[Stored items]

###

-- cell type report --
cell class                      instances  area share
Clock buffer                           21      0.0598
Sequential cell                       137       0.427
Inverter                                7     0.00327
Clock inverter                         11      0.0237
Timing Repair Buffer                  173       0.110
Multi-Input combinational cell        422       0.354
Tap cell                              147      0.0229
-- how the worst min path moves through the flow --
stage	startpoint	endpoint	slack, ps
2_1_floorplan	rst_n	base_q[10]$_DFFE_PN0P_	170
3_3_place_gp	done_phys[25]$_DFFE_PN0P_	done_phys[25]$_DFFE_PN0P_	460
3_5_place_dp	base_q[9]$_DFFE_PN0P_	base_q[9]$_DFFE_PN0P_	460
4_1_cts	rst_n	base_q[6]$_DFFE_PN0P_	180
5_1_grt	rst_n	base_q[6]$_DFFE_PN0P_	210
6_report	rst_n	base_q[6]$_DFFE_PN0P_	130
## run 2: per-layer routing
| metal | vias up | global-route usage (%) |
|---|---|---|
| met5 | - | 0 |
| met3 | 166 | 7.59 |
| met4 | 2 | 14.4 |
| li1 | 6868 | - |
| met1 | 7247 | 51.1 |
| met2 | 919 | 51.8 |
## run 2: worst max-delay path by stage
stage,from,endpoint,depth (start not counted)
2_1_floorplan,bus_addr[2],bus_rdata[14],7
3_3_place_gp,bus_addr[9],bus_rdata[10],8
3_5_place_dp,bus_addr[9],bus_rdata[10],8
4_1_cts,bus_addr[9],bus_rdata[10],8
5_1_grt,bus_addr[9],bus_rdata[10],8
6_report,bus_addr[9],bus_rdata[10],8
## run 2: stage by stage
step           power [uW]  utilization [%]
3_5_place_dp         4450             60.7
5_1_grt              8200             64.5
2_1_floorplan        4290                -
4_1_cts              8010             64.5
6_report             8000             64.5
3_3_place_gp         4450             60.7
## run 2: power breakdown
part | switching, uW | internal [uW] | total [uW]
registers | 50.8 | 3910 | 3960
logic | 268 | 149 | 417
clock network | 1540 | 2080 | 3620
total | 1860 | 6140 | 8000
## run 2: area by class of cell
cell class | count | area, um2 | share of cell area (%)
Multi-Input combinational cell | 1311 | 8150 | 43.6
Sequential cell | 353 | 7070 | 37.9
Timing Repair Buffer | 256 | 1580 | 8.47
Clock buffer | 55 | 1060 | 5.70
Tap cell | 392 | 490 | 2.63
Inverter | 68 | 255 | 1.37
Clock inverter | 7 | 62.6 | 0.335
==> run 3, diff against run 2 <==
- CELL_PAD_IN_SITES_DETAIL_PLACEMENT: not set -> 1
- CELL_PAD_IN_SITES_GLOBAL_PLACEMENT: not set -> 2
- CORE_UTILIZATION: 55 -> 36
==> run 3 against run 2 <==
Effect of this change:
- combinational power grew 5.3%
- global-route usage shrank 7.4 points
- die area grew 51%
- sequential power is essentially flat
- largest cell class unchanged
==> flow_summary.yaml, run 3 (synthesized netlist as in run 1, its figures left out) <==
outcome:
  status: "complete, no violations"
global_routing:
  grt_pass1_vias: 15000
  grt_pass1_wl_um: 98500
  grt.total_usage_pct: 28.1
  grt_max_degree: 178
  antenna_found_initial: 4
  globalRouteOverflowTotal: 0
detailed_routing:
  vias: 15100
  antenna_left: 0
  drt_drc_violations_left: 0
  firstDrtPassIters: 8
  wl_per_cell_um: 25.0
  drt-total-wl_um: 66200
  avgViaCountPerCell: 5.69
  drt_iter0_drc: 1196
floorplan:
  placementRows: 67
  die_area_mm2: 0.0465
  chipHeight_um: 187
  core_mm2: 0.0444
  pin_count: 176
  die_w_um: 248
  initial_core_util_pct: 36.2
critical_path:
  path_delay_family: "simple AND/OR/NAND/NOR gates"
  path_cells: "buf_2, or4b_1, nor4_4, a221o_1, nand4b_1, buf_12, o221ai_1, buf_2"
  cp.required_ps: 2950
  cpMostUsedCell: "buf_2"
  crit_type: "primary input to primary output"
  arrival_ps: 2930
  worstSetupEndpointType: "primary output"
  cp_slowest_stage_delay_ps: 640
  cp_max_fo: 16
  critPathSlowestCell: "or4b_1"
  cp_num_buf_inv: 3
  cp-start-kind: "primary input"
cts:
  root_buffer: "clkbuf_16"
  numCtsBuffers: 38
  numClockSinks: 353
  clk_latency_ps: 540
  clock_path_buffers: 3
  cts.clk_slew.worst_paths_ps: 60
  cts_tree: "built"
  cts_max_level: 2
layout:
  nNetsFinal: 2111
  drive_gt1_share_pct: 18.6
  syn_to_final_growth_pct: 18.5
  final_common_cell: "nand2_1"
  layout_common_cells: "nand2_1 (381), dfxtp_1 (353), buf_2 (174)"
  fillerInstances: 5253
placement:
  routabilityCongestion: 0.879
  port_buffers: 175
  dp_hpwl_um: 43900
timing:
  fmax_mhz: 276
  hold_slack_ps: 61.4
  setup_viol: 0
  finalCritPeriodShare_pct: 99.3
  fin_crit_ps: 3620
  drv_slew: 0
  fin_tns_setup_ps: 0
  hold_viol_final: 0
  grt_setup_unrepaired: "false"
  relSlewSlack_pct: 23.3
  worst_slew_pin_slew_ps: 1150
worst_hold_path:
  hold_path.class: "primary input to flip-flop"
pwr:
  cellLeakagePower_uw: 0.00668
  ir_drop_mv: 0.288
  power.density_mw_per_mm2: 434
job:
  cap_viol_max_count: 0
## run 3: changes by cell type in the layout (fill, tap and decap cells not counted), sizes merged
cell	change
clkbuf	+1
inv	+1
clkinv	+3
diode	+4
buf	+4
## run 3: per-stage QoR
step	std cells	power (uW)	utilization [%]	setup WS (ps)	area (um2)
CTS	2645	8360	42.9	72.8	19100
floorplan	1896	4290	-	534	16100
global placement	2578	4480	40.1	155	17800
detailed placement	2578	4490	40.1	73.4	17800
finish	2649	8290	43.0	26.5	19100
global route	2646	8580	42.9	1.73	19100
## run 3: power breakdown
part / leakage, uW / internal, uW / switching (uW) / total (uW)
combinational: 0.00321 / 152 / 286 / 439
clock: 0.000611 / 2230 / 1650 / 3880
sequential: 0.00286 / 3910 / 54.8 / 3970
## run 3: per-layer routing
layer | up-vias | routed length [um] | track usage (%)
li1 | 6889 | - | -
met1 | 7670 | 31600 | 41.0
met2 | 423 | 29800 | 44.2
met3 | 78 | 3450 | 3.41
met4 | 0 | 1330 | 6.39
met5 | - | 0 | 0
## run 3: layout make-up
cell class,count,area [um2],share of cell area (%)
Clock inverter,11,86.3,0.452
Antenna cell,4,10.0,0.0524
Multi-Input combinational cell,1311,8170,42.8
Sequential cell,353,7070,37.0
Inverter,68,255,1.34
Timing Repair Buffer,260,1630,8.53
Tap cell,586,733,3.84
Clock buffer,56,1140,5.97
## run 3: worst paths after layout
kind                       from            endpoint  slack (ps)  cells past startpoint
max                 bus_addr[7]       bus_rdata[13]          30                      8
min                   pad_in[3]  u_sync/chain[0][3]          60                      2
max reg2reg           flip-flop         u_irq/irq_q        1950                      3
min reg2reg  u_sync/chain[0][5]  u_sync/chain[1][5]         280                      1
--- src/rtl/divchain_pkg.sv ---
package divchain_pkg;
   typedef enum logic {
      CHAIN_SERIAL    = 1'b0,
      CHAIN_SECTIONED = 1'b1
   } chain_mode_e;

   function automatic int tap_count(input int stages, input int first_tap);
      return stages - first_tap + 1;
   endfunction
endpackage

--- src/rtl/divchain_section.sv ---
module divchain_section #(
   parameter int W = 8
) (
   input  logic         clk,
   input  logic         rst,
   input  logic         inc,
   output logic [W-1:0] q,
   output logic         carry
);
   if (W < 1) begin : g_bad_w
      $error("divchain_section: W must be at least 1");
   end

   logic [W-1:0] q_r;

   always_ff @(posedge clk or posedge rst) begin
      if (rst)      q_r <= '0;
      else if (inc) q_r <= q_r + W'(1);
   end

   assign q     = q_r;
   assign carry = inc & (&q_r);
endmodule

--- src/rtl/divchain_link.sv ---
module divchain_link #(
   parameter bit ALLOW_SECTIONS = 1'b1
) (
   input  logic                      strobe,
   input  logic                      prev_carry,
   input  divchain_pkg::chain_mode_e mode,
   output logic                      inc
);
   import divchain_pkg::*;

   if (ALLOW_SECTIONS) begin : g_split
      always_comb begin
         if (mode == CHAIN_SECTIONED) inc = strobe;
         else                         inc = prev_carry;
      end
   end else begin : g_serial
      logic unused_ok;
      assign unused_ok = strobe ^ mode;
      assign inc = prev_carry;
   end
endmodule

--- src/rtl/divchain_osc_gate.sv ---
module divchain_osc_gate (
   input  logic clk,
   input  logic rst,
   output logic hold
);
   logic hold_r;

   always_ff @(posedge clk or posedge rst) begin
      if (rst) hold_r <= 1'b1;
      else     hold_r <= 1'b0;
   end

   assign hold = hold_r;
endmodule

--- src/rtl/divchain_top.sv ---
module divchain_top #(
   parameter int SECT_W         = 8,
   parameter int N_SECT         = 3,
   parameter int FIRST_TAP      = 18,
   parameter bit ALLOW_SECTIONS = 1'b1,
   localparam int STAGES        = SECT_W * N_SECT,
   localparam int TAP_N         = STAGES - FIRST_TAP + 1
) (
   input  logic              clk,
   input  logic              rst,
   input  logic              count_en,
   input  logic              test_mode,
   output logic [TAP_N-1:0]  tap_out,
   output logic [STAGES-1:0] count_dbg,
   output logic              osc_hold
);
   import divchain_pkg::*;

   if (N_SECT < 1) begin : g_bad_sect
      $error("divchain_top: N_SECT must be at least 1");
   end
   if (FIRST_TAP < 1 || FIRST_TAP > STAGES) begin : g_bad_tap
      $error("divchain_top: FIRST_TAP out of range");
   end
   if (TAP_N != tap_count(STAGES, FIRST_TAP)) begin : g_bad_tapn
      $error("divchain_top: tap width mismatch");
   end

   chain_mode_e             mode;
   logic [N_SECT-1:0]       sect_inc;
   logic [N_SECT-1:0]       sect_carry;
   logic [STAGES-1:0]       stages_q;

   assign mode = chain_mode_e'(test_mode);

   for (genvar s = 0; s < N_SECT; s++) begin : g_sect
      if (s == 0) begin : g_first
         assign sect_inc[s] = count_en;
      end else begin : g_next
         divchain_link #(
            .ALLOW_SECTIONS(ALLOW_SECTIONS)
         ) link_i (
            .strobe    (count_en),
            .prev_carry(sect_carry[s-1]),
            .mode      (mode),
            .inc       (sect_inc[s])
         );
      end

      divchain_section #(
         .W(SECT_W)
      ) sect_i (
         .clk  (clk),
         .rst  (rst),
         .inc  (sect_inc[s]),
         .q    (stages_q[s*SECT_W +: SECT_W]),
         .carry(sect_carry[s])
      );
   end

   divchain_osc_gate osc_i (
      .clk (clk),
      .rst (rst),
      .hold(osc_hold)
   );

   assign count_dbg = stages_q;
   assign tap_out   = stages_q[STAGES-1 -: TAP_N];
endmodule

--- config.mk ---
export PLATFORM = sky130hd
export DESIGN_NAME = divchain_top
export DESIGN_NICKNAME = d
export VERILOG_FILES = /design/src/rtl/divchain_pkg.sv /design/src/rtl/divchain_section.sv /design/src/rtl/divchain_link.sv /design/src/rtl/divchain_osc_gate.sv /design/src/rtl/divchain_top.sv
export SDC_FILE = /design/constraint.sdc
export NUM_CORES = 1
export LEC_CHECK = 0
export ABC_CLOCK_PERIOD_IN_PS = 1800
export BUFFER_PORTS_ARGS = -buffer_cell sky130_fd_sc_hd__buf_2
export CORE_MARGIN = 2
export CORE_UTILIZATION = 50
export CTS_CLUSTER_DIAMETER = 150
export CTS_CLUSTER_SIZE = 14
export DETAILED_ROUTE_END_ITERATION = 16
export GPL_ROUTABILITY_DRIVEN = 0
export GPL_TIMING_DRIVEN = 0
export PLACE_DENSITY = 0.77
export SLEW_MARGIN = 20
export SYNTH_ARGS = -nofsm -noshare
export SYNTH_HDL_FRONTEND = slang
export SYNTH_SLANG_ARGS = --single-unit
--- constraint.sdc ---
create_clock -name clk -period 1.8 [get_ports clk]
set_input_delay 0.36 -clock clk [delete_from_list [all_inputs] [get_ports clk]]
set_output_delay 0.36 -clock clk [all_outputs]
set_load 0.1 [all_outputs]
==> out/results.ini <==
[outcome]
status=finished, final reports clean

[timing]
timing.final.crit_share_pct=92.7
hold_viol=0
fin_skew_ns=0.00245
tightest_slew_ns=0.921
finalSetupViolations=0
max-slew-margin-rel_pct=38.5
fmax_ghz=0.599
worst_slack_ns=0.132
slew_viol_final=0
grt_setup_unrepaired=no
period_minus_slack_ns=1.67

[placed_design]
place_hpwl_um=1490
io_buffers=35
place_ws_ns=0.0848
dp_cells=163

[routing]
vias=806
viasPerCell=4.77
routed_wirelength_um=2020
drtIter0Drc=6
drtAntennaViolNets=0
drc=0
drtPass1Iterations=3
wl_per_cell_um=11.9

[setup_path]
worstPathCellList=buf_4 -> buf_2
required_ns=1.44
cp_max_fo=6
critPathMaxStageDelay_ns=0.45
endpoint_kind=output pin
r2r_slack_ns=0.14
startpoint_type=flip-flop
critPathArrivalTime_ns=1.31
critPathTopFamily=buffers and inverters
crit_type=reg2out
critPathBufInv=2
cp_slowest_cell=dfrtp_1

[floorplanning]
fp.coreArea_um2=2250
initial_core_util_pct=53.6
die_x_um=53.2
num_io_pins=36
core.rowCount=17
die_y_um=53.2
die_area_um2=2830

[grt]
antenna_found_initial=0
grt-ovfl-total=0
grt_max_degree=26
first_global_vias=762
gr-usage-all-layers_pct=16.2
grt_pass1_wl_um=3280

[final_layout]
ff_latch_area_um2=658
multi_input_area_um2=514
drive_gt1_share_pct=55.3
n_fill_cell=198
area_growth_pct=23.5
fin_nets=149
num_antenna_cells=0
stdcell_count=169

[yosys]
synth-xor-area-share_pct=15.2
avgSynthCellArea_um2=12.1
synth_top_area_share_pct=49.7
ys.warnings.count=0
synthesis.area_um2=1210
synth_top_area_cell=dfrtp_1
muxShareOfSynthArea_pct=2.80
synth_edf_count=0
ys_seq_area_share_pct=51.9
synth_top_family_by_area=simple AND/OR/NAND/NOR gates
synth_most_common_cell=dfrtp_1
synth-adder-area-share_pct=3.11
synthSimpleGateAreaFrac_pct=18.1
ys_ff_latch=25
synth_common_cells=24 x dfrtp_1, 11 x nand2_1, 11 x xnor2_1, 10 x xor2_1, 7 x buf_4
async_reset_ff_share_pct=100
postSynthCellCount=100
ys.flop_type=dfrtp_1
syn-num-nets=107
synth_cell_type_count=26
synth-compound-area-share_pct=3.00
synthTopCellsByArea=dfrtp_1 50%, xnor2_1 8.0%, xor2_1 7.2%

[min_path]
min_path_type=in2async

[clock_tree]
insertion_delay_ns=0.31
htree_num_levels=1
clkTransAtPathRegs_ns=0.14
cts_repair_resize_count=0
cts_made_buffers=3
clockBufferDepth=2
cts.sinks=25
cts_tree=yes
cts_root_buf=clkbuf_4

[run]
maxCapViolCount=0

###

→ Exercise prompt: From the entries above, return each line with the word "breakdown" in it.

→ Response below:
## run 2: power breakdown
## run 3: power breakdown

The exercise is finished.